実施例1:2−[{5−(3−メチル−2(3H)−ベンゾチアゾリリデン)−4−オキソ−3−ベンジル−2−チアゾリジニリデン}メチル]−1−メチルピリジニウム=p−トルエンスルホナート[式(I)]の合成
▲1▼5−(3−メチル−2(3H)−ベンゾチアゾリリデン)−2−チオキソ−3−ベンジル−4−チアゾリジノンの合成
3−メチル−2−メチルチオベンゾチアゾリウム=p−トルエンスルホナート373mgと3−ベンジル−2−チオキソ−4−チアゾリジノン228mgの混合物にアセトニトリル3.6mLを加え懸濁液とし10℃に冷却した。この混合物に10℃でトリエチルアミン0.22mLを滴下し、10℃にて3時間攪拌した。得られた沈殿物を吸引濾別し、メタノールで洗浄した後に乾燥することで標記化合物354mgを得た。収率は94%であった。

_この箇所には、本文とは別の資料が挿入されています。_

$ cat config.mk
export PLATFORM = sky130hd
export DESIGN_NAME = mdu_control
export DESIGN_NICKNAME = d
export VERILOG_FILES = /design/src/rtl/mdu_pkg.sv /design/src/rtl/mdu_iter_counter.sv /design/src/rtl/mdu_control.sv
export SDC_FILE = /design/constraint.sdc
export NUM_CORES = 1
export LEC_CHECK = 0
export ABC_AREA = 0
export CAP_MARGIN = 10
export CELL_PAD_IN_SITES_DETAIL_PLACEMENT = 1
export CELL_PAD_IN_SITES_GLOBAL_PLACEMENT = 1
export CORE_MARGIN = 2
export CORE_UTILIZATION = 33
export CTS_CLUSTER_DIAMETER = 100
export DETAILED_ROUTE_END_ITERATION = 10
export PLACE_DENSITY_LB_ADDON = 0.3
export SETUP_SLACK_MARGIN = 0.02
export SLEW_MARGIN = 20
export SYNTH_ARGS = -nofsm -noshare
export SYNTH_HDL_FRONTEND = slang
export SYNTH_SLANG_ARGS = --single-unit
export TNS_END_PERCENT = 50
$ cat constraint.sdc
create_clock -name clk -period 1.8 [get_ports clk]
set_input_delay 0.54 -clock clk [delete_from_list [all_inputs] [get_ports clk]]
set_output_delay 0.54 -clock clk [all_outputs]
set_load 0.02 [all_outputs]
--- src/rtl/uart_tx_arbiter_if.sv ---
// Requester and transmit-sink signal bundle for uart_tx_arbiter.
// The arbiter takes the slave side; requesters and the sink take the master side.
interface uart_tx_arbiter_if #(
    parameter int NREQ = 4
) ();
    logic [NREQ-1:0]   i_req_valid;
    logic [8*NREQ-1:0] i_req_data;
    logic [NREQ-1:0]   i_req_last;
    logic [NREQ-1:0]   o_req_ready;
    logic [NREQ-1:0]   o_grant;
    logic [7:0]        o_tx_byte;
    logic              o_tx_stb;
    logic              i_tx_busy;
    logic              o_busy;
    logic              o_timeout;

    modport master (
        output i_req_valid,
        output i_req_data,
        output i_req_last,
        output i_tx_busy,
        input  o_req_ready,
        input  o_grant,
        input  o_tx_byte,
        input  o_tx_stb,
        input  o_busy,
        input  o_timeout
    );

    modport slave (
        input  i_req_valid,
        input  i_req_data,
        input  i_req_last,
        input  i_tx_busy,
        output o_req_ready,
        output o_grant,
        output o_tx_byte,
        output o_tx_stb,
        output o_busy,
        output o_timeout
    );
endinterface
===== src/rtl/sprite_write_arbiter_pkg.sv =====
// Shared types for the sprite_bram write arbiter: field encoding, queued host write record, FSM states.
package sprite_write_arbiter_pkg;

  localparam int SPRITE_IDX_W  = 9;
  localparam int SPRITE_DATA_W = 32;

  typedef enum logic [1:0] {
    FIELD_Y_HEIGHT = 2'd0,
    FIELD_X_WIDTH  = 2'd1,
    FIELD_ADDR     = 2'd2,
    FIELD_VELOCITY = 2'd3
  } sprite_field_e;

  typedef struct packed {
    logic [SPRITE_IDX_W-1:0]  index;
    sprite_field_e            field;
    logic [SPRITE_DATA_W-1:0] data;
  } host_wr_t;

  typedef enum logic [1:0] {
    S_IDLE,
    S_DRAIN,
    S_MOTION,
    S_GUARD
  } arb_state_e;

  // Motion pass rewrites y_height and x_width of one sprite together.
  localparam logic [3:0] MOTION_FIELD_EN = 4'b0011;

  function automatic logic [3:0] field_onehot(sprite_field_e f);
    return 4'b0001 << f;
  endfunction

endpackage


===== src/rtl/sprite_write_arbiter_if.sv =====
// Host register-write channel (valid/ready) into the sprite write arbiter.
interface sprite_write_arbiter_if;
  import sprite_write_arbiter_pkg::*;

  logic                     host_valid;
  logic                     host_ready;
  logic [SPRITE_IDX_W-1:0]  host_index;
  logic [1:0]               host_field;
  logic [SPRITE_DATA_W-1:0] host_data;

  modport master (
    output host_valid, host_index, host_field, host_data,
    input  host_ready
  );

  modport slave (
    input  host_valid, host_index, host_field, host_data,
    output host_ready
  );

endinterface
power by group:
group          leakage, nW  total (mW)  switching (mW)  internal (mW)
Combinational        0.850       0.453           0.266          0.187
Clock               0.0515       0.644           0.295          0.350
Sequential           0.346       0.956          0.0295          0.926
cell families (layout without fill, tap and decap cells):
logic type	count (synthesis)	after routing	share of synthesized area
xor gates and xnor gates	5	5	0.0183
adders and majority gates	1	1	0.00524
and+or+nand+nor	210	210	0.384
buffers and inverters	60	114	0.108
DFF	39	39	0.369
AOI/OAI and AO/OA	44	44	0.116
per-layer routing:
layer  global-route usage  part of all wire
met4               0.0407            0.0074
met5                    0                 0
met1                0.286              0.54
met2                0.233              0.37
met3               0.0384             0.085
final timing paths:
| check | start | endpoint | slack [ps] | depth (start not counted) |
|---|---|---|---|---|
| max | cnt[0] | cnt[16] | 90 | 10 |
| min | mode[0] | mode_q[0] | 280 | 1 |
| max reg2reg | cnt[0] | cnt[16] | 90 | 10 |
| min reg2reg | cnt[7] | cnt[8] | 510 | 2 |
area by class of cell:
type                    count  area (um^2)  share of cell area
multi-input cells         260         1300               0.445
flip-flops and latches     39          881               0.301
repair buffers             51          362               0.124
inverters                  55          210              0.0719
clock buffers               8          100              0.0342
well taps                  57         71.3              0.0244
[src/rtl/retire_stats_monitor.sv]
// Classifies retired instructions into saturating statistics counters and
// freezes them a fixed number of cycles after HALT retires.
module retire_stats_monitor
    import mips_pkg::*;
#(
    parameter int unsigned CNT_WIDTH    = 32,
    parameter int unsigned DRAIN_CYCLES = 4
) (
    input  logic                 clk,
    input  logic                 reset,
    input  logic                 clear,
    input  logic                 retire_valid,
    input  logic [5:0]           retire_opcode,
    input  logic                 retire_taken,
    output logic [CNT_WIDTH-1:0] instr_count,
    output logic [CNT_WIDTH-1:0] arith_count,
    output logic [CNT_WIDTH-1:0] logic_count,
    output logic [CNT_WIDTH-1:0] mem_count,
    output logic [CNT_WIDTH-1:0] ctrl_count,
    output logic [CNT_WIDTH-1:0] taken_count,
    output logic [CNT_WIDTH-1:0] illegal_count,
    output logic [CNT_WIDTH-1:0] cycle_count,
    output logic                 halted,
    output logic                 done
);

    localparam logic [DRAIN_W-1:0] DRAIN_LOAD = DRAIN_W'(DRAIN_CYCLES);

    retire_state_e      state_q;
    retire_state_e      state_d;
    logic [DRAIN_W-1:0] drain_q;
    logic [DRAIN_W-1:0] drain_d;
    logic               halted_q;
    logic               halted_d;
    logic               done_q;
    logic               done_d;

    instr_class_e       cls_c;
    logic               run_c;
    logic               retire_c;
    logic               halt_c;

    logic inc_instr_c;
    logic inc_arith_c;
    logic inc_logic_c;
    logic inc_mem_c;
    logic inc_ctrl_c;
    logic inc_taken_c;
    logic inc_illegal_c;

    // Counting only happens in RUN; a clear cycle drops whatever retires in it.
    assign cls_c    = class_of(retire_opcode);
    assign run_c    = (state_q == RUN) && !clear;
    assign retire_c = run_c && retire_valid;
    assign halt_c   = retire_c && (retire_opcode == HALT);

    assign inc_instr_c   = retire_c && (cls_c != ILLEGAL);
    assign inc_arith_c   = retire_c && (cls_c == ARITH);
    assign inc_logic_c   = retire_c && (cls_c == LOGIC);
    assign inc_mem_c     = retire_c && (cls_c == MEM);
    assign inc_ctrl_c    = retire_c && (cls_c == CTRL);
    assign inc_illegal_c = retire_c && (cls_c == ILLEGAL);
    assign inc_taken_c   = retire_c && is_redirect(retire_opcode) && retire_taken;

    // State register.
    always_ff @(posedge clk) begin
        if (reset) begin
            state_q  <= RUN;
            drain_q  <= '0;
            halted_q <= 1'b0;
            done_q   <= 1'b0;
        end else begin
            state_q  <= state_d;
            drain_q  <= drain_d;
            halted_q <= halted_d;
            done_q   <= done_d;
        end
    end

    // Next state; the drain counter's last cycle is the one where it reads 1.
    always_comb begin
        state_d = state_q;
        drain_d = drain_q;
        if (clear) begin
            state_d = RUN;
            drain_d = '0;
        end else begin
            case (state_q)
                RUN: begin
                    if (halt_c) begin
                        if (DRAIN_CYCLES != 0) begin
                            state_d = DRAIN;
                            drain_d = DRAIN_LOAD;
                        end else begin
                            state_d = DONE;
                        end
                    end
                end
                DRAIN: begin
                    if (drain_q <= DRAIN_W'(1)) begin
                        state_d = DONE;
                        drain_d = '0;
                    end else begin
                        drain_d = drain_q - DRAIN_W'(1);
                    end
                end
                DONE: begin
                    state_d = DONE;
                end
                default: begin
                    state_d = RUN;
                    drain_d = '0;
                end
            endcase
        end
    end

    // Status flags are decoded from the next state so they register with it.
    always_comb begin
        halted_d = 1'b0;
        done_d   = 1'b0;
        case (state_d)
            DRAIN: halted_d = 1'b1;
            DONE: begin
                halted_d = 1'b1;
                done_d   = 1'b1;
            end
            default: begin
                halted_d = 1'b0;
                done_d   = 1'b0;
            end
        endcase
    end

    assign halted = halted_q;
    assign done   = done_q;

    sat_counter #(.WIDTH(CNT_WIDTH)) u_instr_cnt (
        .clk(clk), .reset(reset), .clear(clear), .inc(inc_instr_c), .count(instr_count)
    );
    sat_counter #(.WIDTH(CNT_WIDTH)) u_arith_cnt (
        .clk(clk), .reset(reset), .clear(clear), .inc(inc_arith_c), .count(arith_count)
    );
    sat_counter #(.WIDTH(CNT_WIDTH)) u_logic_cnt (
        .clk(clk), .reset(reset), .clear(clear), .inc(inc_logic_c), .count(logic_count)
    );
    sat_counter #(.WIDTH(CNT_WIDTH)) u_mem_cnt (
        .clk(clk), .reset(reset), .clear(clear), .inc(inc_mem_c), .count(mem_count)
    );
    sat_counter #(.WIDTH(CNT_WIDTH)) u_ctrl_cnt (
        .clk(clk), .reset(reset), .clear(clear), .inc(inc_ctrl_c), .count(ctrl_count)
    );
    sat_counter #(.WIDTH(CNT_WIDTH)) u_taken_cnt (
        .clk(clk), .reset(reset), .clear(clear), .inc(inc_taken_c), .count(taken_count)
    );
    sat_counter #(.WIDTH(CNT_WIDTH)) u_illegal_cnt (
        .clk(clk), .reset(reset), .clear(clear), .inc(inc_illegal_c), .count(illegal_count)
    );
    sat_counter #(.WIDTH(CNT_WIDTH)) u_cycle_cnt (
        .clk(clk), .reset(reset), .clear(clear), .inc(run_c), .count(cycle_count)
    );

endmodule
[config.mk]
export PLATFORM = sky130hd
export DESIGN_NAME = dram_bist_sequencer_flat
export DESIGN_NICKNAME = d
export VERILOG_FILES = /design/src/rtl/dram_bist_sequencer_pkg.sv /design/src/rtl/dram_bist_sequencer_if.sv /design/src/rtl/dram_bist_lfsr.sv /design/src/rtl/dram_bist_sequencer.sv /design/src/flat_wrapper.sv
export SDC_FILE = /design/constraint.sdc
export NUM_CORES = 1
export LEC_CHECK = 0
export CORE_MARGIN = 1.5
export CORE_UTILIZATION = 30
export CTS_BUF_LIST = sky130_fd_sc_hd__clkbuf_8
export DETAILED_ROUTE_END_ITERATION = 8
export PLACE_DENSITY = 0.51
export SETUP_SLACK_MARGIN = 0.02
export SYNTH_ARGS = -nofsm -noshare
export SYNTH_HDL_FRONTEND = slang
export SYNTH_SLANG_ARGS = --single-unit
[constraint.sdc]
create_clock -name clk -period 2.2 [get_ports clk]
set_input_delay 0.33 -clock clk [delete_from_list [all_inputs] [get_ports clk]]
set_output_delay 0.33 -clock clk [all_outputs]
set_load 0.02 [all_outputs]
[src/rtl/dram_bist_sequencer_pkg.sv]
// Shared types and helpers for the distributed-RAM BIST sequencer (package dram_bist_pkg).
// Holds the FSM states, the pattern codes, the LFSR step and the pattern-bit function.
package dram_bist_pkg;

    typedef enum logic [1:0] {
        IDLE  = 2'd0,
        WRITE = 2'd1,
        READ  = 2'd2,
        DONE  = 2'd3
    } state_e;

    typedef enum logic [1:0] {
        PAT_ZERO  = 2'd0,
        PAT_ONE   = 2'd1,
        PAT_CHECK = 2'd2,
        PAT_LFSR  = 2'd3
    } pattern_e;

    // Fibonacci x^5+x^3+1: state bit i holds sequence term n+i, so the new top bit is s[3]^s[0].
    localparam logic [4:0] LFSR_TAPS = 5'b01001;

    function automatic logic [4:0] lfsr_next(input logic [4:0] state);
        return {^(state & LFSR_TAPS), state[4:1]};
    endfunction

    function automatic logic pat_bit(input pattern_e pattern, input logic addr_lsb,
                                     input logic lfsr_bit);
        logic bit_val;
        case (pattern)
            PAT_ZERO:  bit_val = 1'b0;
            PAT_ONE:   bit_val = 1'b1;
            PAT_CHECK: bit_val = addr_lsb;
            default:   bit_val = lfsr_bit;
        endcase
        return bit_val;
    endfunction

endpackage

[src/rtl/dram_bist_sequencer_if.sv]
// RAM-side bus between the BIST sequencer (master) and one 32x1 dual-port distributed RAM (slave).
interface dram_bist_sequencer_if #(
    parameter int ADDR_W = 5
);
    logic [ADDR_W-1:0] ram_a;
    logic              ram_d;
    logic              ram_we;
    logic [ADDR_W-1:0] ram_dpra;
    logic              ram_dpo;

    modport master (output ram_a, output ram_d, output ram_we, output ram_dpra, input ram_dpo);
    modport slave  (input ram_a, input ram_d, input ram_we, input ram_dpra, output ram_dpo);
endinterface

▲2▼4,5−ジヒドロ−5−(3−メチル−2(3H)−ベンゾチアゾリリデン)−2−メチルチオ−3−ベンジル−4−オキソチアゾリウム=p−トルエンスルホナートの合成
5−(3−メチル−2(3H)−ベンゾチアゾリリデン)−2−チオキソ−3−ベンジル−4−チアゾリジノン314mgとp−トルエンスルホン酸メチル468mgの混合物にジメチルホルムアミド0.3mLを加え懸濁液とした。これを130℃にて3.5時間撹拌した。得られた混合物を室温に冷却した後に、アセトンを加えた。沈殿物を吸引濾別し、冷アセトンで洗浄した後に乾燥することで標記化合物419mgを得た。収率は89%であった。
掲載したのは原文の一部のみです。